<<<<

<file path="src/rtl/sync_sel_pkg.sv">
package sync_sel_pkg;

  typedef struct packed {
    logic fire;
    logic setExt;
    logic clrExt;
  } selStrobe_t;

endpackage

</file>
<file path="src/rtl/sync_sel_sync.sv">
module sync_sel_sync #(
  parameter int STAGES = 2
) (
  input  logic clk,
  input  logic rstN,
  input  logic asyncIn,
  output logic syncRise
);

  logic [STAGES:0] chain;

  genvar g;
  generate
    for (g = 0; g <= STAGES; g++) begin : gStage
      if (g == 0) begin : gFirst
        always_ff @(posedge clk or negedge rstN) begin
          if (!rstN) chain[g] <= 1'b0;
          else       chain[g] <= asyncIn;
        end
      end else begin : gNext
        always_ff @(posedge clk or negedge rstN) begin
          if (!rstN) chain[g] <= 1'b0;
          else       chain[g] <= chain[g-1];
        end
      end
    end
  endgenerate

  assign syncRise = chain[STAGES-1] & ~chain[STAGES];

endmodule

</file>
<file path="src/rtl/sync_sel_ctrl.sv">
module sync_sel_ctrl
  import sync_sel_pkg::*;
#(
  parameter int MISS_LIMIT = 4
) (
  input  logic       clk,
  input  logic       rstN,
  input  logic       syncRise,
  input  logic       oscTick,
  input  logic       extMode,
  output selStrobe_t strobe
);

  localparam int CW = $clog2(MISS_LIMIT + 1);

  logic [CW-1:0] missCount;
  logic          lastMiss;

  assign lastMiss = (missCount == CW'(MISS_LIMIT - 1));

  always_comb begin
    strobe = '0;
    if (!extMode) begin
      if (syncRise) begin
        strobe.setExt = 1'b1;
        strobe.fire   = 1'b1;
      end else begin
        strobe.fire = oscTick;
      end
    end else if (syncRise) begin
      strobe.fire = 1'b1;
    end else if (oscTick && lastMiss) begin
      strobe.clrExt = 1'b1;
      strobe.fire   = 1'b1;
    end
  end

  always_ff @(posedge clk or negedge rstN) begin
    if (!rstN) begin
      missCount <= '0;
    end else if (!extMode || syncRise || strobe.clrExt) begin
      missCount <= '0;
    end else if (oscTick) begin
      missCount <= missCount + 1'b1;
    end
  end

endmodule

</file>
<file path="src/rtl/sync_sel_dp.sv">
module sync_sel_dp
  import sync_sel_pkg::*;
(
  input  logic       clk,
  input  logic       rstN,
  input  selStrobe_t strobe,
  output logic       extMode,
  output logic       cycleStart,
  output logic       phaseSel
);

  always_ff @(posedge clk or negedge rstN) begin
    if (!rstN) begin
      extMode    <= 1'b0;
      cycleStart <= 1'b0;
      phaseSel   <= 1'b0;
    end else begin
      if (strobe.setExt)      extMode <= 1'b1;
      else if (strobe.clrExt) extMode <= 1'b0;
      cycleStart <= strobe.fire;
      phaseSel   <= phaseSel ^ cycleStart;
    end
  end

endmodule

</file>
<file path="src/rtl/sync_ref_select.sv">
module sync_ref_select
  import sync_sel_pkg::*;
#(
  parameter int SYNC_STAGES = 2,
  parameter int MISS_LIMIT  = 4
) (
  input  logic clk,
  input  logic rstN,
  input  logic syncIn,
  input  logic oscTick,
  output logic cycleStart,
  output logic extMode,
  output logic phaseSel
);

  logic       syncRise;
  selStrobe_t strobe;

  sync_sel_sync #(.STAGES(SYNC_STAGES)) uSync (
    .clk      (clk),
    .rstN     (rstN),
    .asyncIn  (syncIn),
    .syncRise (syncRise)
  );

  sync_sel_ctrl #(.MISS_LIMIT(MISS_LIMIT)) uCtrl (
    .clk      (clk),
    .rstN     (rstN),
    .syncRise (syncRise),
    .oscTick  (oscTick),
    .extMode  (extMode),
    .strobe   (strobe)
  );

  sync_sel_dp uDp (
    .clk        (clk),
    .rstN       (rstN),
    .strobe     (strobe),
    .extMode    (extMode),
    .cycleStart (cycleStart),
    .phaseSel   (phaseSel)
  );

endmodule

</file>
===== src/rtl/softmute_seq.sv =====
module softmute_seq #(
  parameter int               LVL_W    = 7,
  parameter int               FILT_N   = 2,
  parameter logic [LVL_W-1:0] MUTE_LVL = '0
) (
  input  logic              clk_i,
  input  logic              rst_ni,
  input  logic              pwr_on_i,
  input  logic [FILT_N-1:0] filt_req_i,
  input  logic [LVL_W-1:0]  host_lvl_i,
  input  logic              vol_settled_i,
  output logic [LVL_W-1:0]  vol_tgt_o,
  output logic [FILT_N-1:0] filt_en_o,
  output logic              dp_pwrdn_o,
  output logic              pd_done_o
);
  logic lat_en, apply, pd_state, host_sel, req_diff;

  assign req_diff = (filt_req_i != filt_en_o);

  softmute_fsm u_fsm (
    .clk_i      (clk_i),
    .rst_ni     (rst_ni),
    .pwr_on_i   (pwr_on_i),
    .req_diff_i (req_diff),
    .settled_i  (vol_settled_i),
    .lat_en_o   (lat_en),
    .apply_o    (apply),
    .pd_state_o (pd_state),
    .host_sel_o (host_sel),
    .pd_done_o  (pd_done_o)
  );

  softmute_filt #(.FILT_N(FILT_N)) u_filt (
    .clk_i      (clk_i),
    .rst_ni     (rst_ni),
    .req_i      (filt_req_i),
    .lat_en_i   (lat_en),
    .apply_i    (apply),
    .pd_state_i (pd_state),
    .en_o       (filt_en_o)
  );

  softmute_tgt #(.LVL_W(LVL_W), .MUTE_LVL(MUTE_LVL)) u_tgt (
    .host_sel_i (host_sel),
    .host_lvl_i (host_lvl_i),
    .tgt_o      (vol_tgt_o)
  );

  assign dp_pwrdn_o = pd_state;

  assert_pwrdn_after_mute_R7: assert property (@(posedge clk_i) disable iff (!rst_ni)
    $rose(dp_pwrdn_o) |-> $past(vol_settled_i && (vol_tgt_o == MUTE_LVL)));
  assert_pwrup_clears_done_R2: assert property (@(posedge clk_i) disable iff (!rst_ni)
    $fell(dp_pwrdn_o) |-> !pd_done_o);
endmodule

>>>>

→ What you have to do: In your answer, repeat each line of the material word for word.

→ Solution for this problem:
<file path="src/rtl/sync_sel_pkg.sv">
package sync_sel_pkg;

  typedef struct packed {
    logic fire;
    logic setExt;
    logic clrExt;
  } selStrobe_t;

endpackage

</file>
<file path="src/rtl/sync_sel_sync.sv">
module sync_sel_sync #(
  parameter int STAGES = 2
) (
  input  logic clk,
  input  logic rstN,
  input  logic asyncIn,
  output logic syncRise
);

  logic [STAGES:0] chain;

  genvar g;
  generate
    for (g = 0; g <= STAGES; g++) begin : gStage
      if (g == 0) begin : gFirst
        always_ff @(posedge clk or negedge rstN) begin
          if (!rstN) chain[g] <= 1'b0;
          else       chain[g] <= asyncIn;
        end
      end else begin : gNext
        always_ff @(posedge clk or negedge rstN) begin
          if (!rstN) chain[g] <= 1'b0;
          else       chain[g] <= chain[g-1];
        end
      end
    end
  endgenerate

  assign syncRise = chain[STAGES-1] & ~chain[STAGES];

endmodule

</file>
<file path="src/rtl/sync_sel_ctrl.sv">
module sync_sel_ctrl
  import sync_sel_pkg::*;
#(
  parameter int MISS_LIMIT = 4
) (
  input  logic       clk,
  input  logic       rstN,
  input  logic       syncRise,
  input  logic       oscTick,
  input  logic       extMode,
  output selStrobe_t strobe
);

  localparam int CW = $clog2(MISS_LIMIT + 1);

  logic [CW-1:0] missCount;
  logic          lastMiss;

  assign lastMiss = (missCount == CW'(MISS_LIMIT - 1));

  always_comb begin
    strobe = '0;
    if (!extMode) begin
      if (syncRise) begin
        strobe.setExt = 1'b1;
        strobe.fire   = 1'b1;
      end else begin
        strobe.fire = oscTick;
      end
    end else if (syncRise) begin
      strobe.fire = 1'b1;
    end else if (oscTick && lastMiss) begin
      strobe.clrExt = 1'b1;
      strobe.fire   = 1'b1;
    end
  end

  always_ff @(posedge clk or negedge rstN) begin
    if (!rstN) begin
      missCount <= '0;
    end else if (!extMode || syncRise || strobe.clrExt) begin
      missCount <= '0;
    end else if (oscTick) begin
      missCount <= missCount + 1'b1;
    end
  end

endmodule

</file>
<file path="src/rtl/sync_sel_dp.sv">
module sync_sel_dp
  import sync_sel_pkg::*;
(
  input  logic       clk,
  input  logic       rstN,
  input  selStrobe_t strobe,
  output logic       extMode,
  output logic       cycleStart,
  output logic       phaseSel
);

  always_ff @(posedge clk or negedge rstN) begin
    if (!rstN) begin
      extMode    <= 1'b0;
      cycleStart <= 1'b0;
      phaseSel   <= 1'b0;
    end else begin
      if (strobe.setExt)      extMode <= 1'b1;
      else if (strobe.clrExt) extMode <= 1'b0;
      cycleStart <= strobe.fire;
      phaseSel   <= phaseSel ^ cycleStart;
    end
  end

endmodule

</file>
<file path="src/rtl/sync_ref_select.sv">
module sync_ref_select
  import sync_sel_pkg::*;
#(
  parameter int SYNC_STAGES = 2,
  parameter int MISS_LIMIT  = 4
) (
  input  logic clk,
  input  logic rstN,
  input  logic syncIn,
  input  logic oscTick,
  output logic cycleStart,
  output logic extMode,
  output logic phaseSel
);

  logic       syncRise;
  selStrobe_t strobe;

  sync_sel_sync #(.STAGES(SYNC_STAGES)) uSync (
    .clk      (clk),
    .rstN     (rstN),
    .asyncIn  (syncIn),
    .syncRise (syncRise)
  );

  sync_sel_ctrl #(.MISS_LIMIT(MISS_LIMIT)) uCtrl (
    .clk      (clk),
    .rstN     (rstN),
    .syncRise (syncRise),
    .oscTick  (oscTick),
    .extMode  (extMode),
    .strobe   (strobe)
  );

  sync_sel_dp uDp (
    .clk        (clk),
    .rstN       (rstN),
    .strobe     (strobe),
    .extMode    (extMode),
    .cycleStart (cycleStart),
    .phaseSel   (phaseSel)
  );

endmodule

</file>
===== src/rtl/softmute_seq.sv =====
module softmute_seq #(
  parameter int               LVL_W    = 7,
  parameter int               FILT_N   = 2,
  parameter logic [LVL_W-1:0] MUTE_LVL = '0
) (
  input  logic              clk_i,
  input  logic              rst_ni,
  input  logic              pwr_on_i,
  input  logic [FILT_N-1:0] filt_req_i,
  input  logic [LVL_W-1:0]  host_lvl_i,
  input  logic              vol_settled_i,
  output logic [LVL_W-1:0]  vol_tgt_o,
  output logic [FILT_N-1:0] filt_en_o,
  output logic              dp_pwrdn_o,
  output logic              pd_done_o
);
  logic lat_en, apply, pd_state, host_sel, req_diff;

  assign req_diff = (filt_req_i != filt_en_o);

  softmute_fsm u_fsm (
    .clk_i      (clk_i),
    .rst_ni     (rst_ni),
    .pwr_on_i   (pwr_on_i),
    .req_diff_i (req_diff),
    .settled_i  (vol_settled_i),
    .lat_en_o   (lat_en),
    .apply_o    (apply),
    .pd_state_o (pd_state),
    .host_sel_o (host_sel),
    .pd_done_o  (pd_done_o)
  );

  softmute_filt #(.FILT_N(FILT_N)) u_filt (
    .clk_i      (clk_i),
    .rst_ni     (rst_ni),
    .req_i      (filt_req_i),
    .lat_en_i   (lat_en),
    .apply_i    (apply),
    .pd_state_i (pd_state),
    .en_o       (filt_en_o)
  );

  softmute_tgt #(.LVL_W(LVL_W), .MUTE_LVL(MUTE_LVL)) u_tgt (
    .host_sel_i (host_sel),
    .host_lvl_i (host_lvl_i),
    .tgt_o      (vol_tgt_o)
  );

  assign dp_pwrdn_o = pd_state;

  assert_pwrdn_after_mute_R7: assert property (@(posedge clk_i) disable iff (!rst_ni)
    $rose(dp_pwrdn_o) |-> $past(vol_settled_i && (vol_tgt_o == MUTE_LVL)));
  assert_pwrup_clears_done_R2: assert property (@(posedge clk_i) disable iff (!rst_ni)
    $fell(dp_pwrdn_o) |-> !pd_done_o);
endmodule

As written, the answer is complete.